[Exercise data]
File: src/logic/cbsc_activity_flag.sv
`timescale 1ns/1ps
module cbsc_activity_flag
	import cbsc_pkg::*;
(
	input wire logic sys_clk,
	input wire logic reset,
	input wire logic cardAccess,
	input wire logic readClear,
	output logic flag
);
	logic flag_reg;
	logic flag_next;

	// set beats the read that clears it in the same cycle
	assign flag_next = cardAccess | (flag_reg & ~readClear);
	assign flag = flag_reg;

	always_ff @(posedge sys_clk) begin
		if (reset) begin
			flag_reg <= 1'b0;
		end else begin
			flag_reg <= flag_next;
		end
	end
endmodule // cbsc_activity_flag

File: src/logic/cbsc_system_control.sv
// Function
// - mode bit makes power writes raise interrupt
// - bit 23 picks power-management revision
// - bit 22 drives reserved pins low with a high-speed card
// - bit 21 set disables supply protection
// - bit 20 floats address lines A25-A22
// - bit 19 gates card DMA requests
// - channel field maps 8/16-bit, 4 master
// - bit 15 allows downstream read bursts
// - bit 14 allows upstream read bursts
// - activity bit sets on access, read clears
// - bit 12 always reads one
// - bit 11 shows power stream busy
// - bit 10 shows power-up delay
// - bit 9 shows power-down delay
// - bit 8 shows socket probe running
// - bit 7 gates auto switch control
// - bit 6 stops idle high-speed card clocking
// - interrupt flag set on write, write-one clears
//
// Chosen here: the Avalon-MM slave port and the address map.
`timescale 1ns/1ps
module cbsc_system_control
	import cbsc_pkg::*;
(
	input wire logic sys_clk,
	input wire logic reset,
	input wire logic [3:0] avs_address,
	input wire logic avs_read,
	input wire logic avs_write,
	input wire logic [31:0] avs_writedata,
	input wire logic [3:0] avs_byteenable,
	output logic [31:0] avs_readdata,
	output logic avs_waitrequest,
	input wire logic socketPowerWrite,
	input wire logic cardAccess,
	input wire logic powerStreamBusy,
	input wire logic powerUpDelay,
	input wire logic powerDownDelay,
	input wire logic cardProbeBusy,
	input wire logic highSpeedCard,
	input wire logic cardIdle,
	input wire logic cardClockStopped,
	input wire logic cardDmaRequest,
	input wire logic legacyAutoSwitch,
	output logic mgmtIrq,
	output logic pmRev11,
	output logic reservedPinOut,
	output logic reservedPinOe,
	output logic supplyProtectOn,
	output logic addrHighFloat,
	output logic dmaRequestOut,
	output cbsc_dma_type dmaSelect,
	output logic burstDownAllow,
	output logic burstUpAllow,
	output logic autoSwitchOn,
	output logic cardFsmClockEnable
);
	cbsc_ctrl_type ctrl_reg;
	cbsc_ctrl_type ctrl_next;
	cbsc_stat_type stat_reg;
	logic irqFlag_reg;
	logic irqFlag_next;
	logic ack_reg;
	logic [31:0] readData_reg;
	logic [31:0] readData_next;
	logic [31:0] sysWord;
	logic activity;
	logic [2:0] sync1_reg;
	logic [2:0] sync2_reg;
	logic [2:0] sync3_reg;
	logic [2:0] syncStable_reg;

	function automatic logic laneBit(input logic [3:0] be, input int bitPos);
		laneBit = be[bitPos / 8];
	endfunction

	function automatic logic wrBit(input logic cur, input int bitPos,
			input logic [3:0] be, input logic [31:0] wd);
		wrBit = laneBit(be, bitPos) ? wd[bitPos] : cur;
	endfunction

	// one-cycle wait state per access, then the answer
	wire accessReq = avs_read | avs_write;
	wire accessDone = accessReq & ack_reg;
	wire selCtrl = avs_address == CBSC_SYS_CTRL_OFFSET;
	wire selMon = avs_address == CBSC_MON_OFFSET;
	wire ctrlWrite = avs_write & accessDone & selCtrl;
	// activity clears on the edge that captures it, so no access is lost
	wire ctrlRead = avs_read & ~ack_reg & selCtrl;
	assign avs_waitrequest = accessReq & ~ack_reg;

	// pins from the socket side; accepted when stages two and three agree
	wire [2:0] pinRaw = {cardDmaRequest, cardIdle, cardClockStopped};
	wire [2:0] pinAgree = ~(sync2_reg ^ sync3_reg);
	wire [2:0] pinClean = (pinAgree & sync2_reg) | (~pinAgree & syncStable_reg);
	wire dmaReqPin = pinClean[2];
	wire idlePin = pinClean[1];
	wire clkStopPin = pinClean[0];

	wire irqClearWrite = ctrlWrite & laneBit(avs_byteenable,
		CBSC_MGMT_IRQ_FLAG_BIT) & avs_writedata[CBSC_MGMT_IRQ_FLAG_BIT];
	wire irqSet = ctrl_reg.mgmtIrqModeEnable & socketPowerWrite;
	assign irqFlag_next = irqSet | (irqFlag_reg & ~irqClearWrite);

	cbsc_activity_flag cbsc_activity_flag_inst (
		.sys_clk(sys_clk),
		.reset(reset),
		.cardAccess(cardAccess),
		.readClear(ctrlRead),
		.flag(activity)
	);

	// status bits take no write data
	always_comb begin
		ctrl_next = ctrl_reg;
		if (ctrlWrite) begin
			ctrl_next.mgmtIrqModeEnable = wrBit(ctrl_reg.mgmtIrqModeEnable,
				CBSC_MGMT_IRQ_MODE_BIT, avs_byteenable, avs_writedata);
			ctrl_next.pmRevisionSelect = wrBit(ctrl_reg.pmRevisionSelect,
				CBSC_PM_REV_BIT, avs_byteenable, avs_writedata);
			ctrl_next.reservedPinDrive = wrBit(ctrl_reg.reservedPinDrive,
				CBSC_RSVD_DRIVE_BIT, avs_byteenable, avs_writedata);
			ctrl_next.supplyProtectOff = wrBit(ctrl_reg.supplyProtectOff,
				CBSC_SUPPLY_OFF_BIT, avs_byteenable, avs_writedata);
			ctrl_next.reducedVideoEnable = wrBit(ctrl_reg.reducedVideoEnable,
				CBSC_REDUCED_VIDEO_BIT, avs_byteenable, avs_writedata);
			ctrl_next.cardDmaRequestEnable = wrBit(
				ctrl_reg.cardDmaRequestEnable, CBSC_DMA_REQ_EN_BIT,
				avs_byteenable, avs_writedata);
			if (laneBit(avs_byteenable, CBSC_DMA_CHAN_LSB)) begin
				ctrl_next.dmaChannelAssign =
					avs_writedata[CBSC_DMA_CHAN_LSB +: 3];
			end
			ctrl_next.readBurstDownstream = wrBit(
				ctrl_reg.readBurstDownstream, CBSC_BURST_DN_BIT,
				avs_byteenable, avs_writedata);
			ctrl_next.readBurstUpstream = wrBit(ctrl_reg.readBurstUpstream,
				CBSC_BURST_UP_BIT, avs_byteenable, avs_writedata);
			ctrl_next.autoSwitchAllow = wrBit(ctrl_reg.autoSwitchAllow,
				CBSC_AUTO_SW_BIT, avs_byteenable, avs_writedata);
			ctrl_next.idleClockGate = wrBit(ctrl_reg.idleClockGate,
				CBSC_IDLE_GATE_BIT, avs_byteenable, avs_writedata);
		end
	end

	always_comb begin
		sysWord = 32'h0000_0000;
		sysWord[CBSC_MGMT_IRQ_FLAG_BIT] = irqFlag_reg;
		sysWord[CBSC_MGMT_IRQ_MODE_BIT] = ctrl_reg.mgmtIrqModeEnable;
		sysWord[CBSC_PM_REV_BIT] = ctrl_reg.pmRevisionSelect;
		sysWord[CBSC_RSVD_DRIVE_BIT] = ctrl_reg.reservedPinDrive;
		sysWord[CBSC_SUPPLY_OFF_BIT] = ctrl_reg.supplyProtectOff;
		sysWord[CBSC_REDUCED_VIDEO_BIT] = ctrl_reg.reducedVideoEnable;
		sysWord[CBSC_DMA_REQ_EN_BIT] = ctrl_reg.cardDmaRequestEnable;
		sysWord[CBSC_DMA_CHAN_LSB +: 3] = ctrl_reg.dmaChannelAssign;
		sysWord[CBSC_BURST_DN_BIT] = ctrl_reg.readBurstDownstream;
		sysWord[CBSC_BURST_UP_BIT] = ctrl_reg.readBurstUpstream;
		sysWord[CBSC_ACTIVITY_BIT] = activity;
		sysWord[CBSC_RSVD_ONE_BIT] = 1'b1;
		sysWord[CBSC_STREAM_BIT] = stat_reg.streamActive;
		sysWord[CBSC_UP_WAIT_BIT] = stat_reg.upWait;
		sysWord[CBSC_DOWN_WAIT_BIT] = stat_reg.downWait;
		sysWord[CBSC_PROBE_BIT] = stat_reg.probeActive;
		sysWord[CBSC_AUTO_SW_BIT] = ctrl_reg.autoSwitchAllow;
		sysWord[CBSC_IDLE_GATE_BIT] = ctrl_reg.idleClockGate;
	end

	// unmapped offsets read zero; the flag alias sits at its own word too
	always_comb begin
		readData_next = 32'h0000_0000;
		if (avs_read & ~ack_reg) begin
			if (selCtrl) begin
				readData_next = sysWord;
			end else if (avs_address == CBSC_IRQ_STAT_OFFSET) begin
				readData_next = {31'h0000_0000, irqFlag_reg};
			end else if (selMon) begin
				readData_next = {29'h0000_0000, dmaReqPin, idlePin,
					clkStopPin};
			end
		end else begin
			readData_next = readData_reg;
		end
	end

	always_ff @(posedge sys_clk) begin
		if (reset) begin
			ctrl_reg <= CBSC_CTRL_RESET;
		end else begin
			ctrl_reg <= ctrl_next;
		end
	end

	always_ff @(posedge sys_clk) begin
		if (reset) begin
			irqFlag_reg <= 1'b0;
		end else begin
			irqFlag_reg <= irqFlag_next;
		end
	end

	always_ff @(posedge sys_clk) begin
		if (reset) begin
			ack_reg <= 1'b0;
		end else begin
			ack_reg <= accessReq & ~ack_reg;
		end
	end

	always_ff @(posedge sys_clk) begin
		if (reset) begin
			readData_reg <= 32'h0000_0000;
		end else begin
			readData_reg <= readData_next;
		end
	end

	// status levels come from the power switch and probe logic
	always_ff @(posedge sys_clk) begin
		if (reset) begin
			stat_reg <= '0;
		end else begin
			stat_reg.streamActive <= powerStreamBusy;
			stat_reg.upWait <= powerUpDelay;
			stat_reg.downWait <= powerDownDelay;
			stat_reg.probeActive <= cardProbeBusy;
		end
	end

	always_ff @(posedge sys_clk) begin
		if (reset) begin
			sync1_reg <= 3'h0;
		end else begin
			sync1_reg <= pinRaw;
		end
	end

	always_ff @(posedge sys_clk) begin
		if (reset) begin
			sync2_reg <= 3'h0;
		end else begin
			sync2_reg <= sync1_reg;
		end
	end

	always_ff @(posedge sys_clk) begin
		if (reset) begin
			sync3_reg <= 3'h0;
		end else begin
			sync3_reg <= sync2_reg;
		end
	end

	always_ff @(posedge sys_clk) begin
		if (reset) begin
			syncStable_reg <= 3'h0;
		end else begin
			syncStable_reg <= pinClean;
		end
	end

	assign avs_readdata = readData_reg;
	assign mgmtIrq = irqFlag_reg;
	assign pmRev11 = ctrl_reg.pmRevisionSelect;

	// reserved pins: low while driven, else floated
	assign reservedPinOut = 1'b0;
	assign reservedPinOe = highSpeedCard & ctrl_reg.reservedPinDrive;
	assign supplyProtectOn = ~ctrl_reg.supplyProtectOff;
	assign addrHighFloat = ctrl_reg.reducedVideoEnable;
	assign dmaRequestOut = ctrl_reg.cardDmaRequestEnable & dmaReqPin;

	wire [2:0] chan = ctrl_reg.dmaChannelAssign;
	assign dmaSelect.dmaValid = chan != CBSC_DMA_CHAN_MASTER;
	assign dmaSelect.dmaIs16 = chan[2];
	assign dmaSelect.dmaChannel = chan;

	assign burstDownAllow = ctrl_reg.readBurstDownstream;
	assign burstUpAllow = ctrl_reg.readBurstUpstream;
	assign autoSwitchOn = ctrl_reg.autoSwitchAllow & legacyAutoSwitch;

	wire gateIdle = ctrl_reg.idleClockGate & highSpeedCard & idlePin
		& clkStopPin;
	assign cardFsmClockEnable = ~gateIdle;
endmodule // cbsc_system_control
[/Exercise data]
(Exercise goal): Everything above from the line containing "readData_next = 32'h0000_0000;" down to the line containing "stat_reg <= '0;" should be copied exactly, both end lines included, and nothing else.

(The answer):
		readData_next = 32'h0000_0000;
		if (avs_read & ~ack_reg) begin
			if (selCtrl) begin
				readData_next = sysWord;
			end else if (avs_address == CBSC_IRQ_STAT_OFFSET) begin
				readData_next = {31'h0000_0000, irqFlag_reg};
			end else if (selMon) begin
				readData_next = {29'h0000_0000, dmaReqPin, idlePin,
					clkStopPin};
			end
		end else begin
			readData_next = readData_reg;
		end
	end

	always_ff @(posedge sys_clk) begin
		if (reset) begin
			ctrl_reg <= CBSC_CTRL_RESET;
		end else begin
			ctrl_reg <= ctrl_next;
		end
	end

	always_ff @(posedge sys_clk) begin
		if (reset) begin
			irqFlag_reg <= 1'b0;
		end else begin
			irqFlag_reg <= irqFlag_next;
		end
	end

	always_ff @(posedge sys_clk) begin
		if (reset) begin
			ack_reg <= 1'b0;
		end else begin
			ack_reg <= accessReq & ~ack_reg;
		end
	end

	always_ff @(posedge sys_clk) begin
		if (reset) begin
			readData_reg <= 32'h0000_0000;
		end else begin
			readData_reg <= readData_next;
		end
	end

	// status levels come from the power switch and probe logic
	always_ff @(posedge sys_clk) begin
		if (reset) begin
			stat_reg <= '0;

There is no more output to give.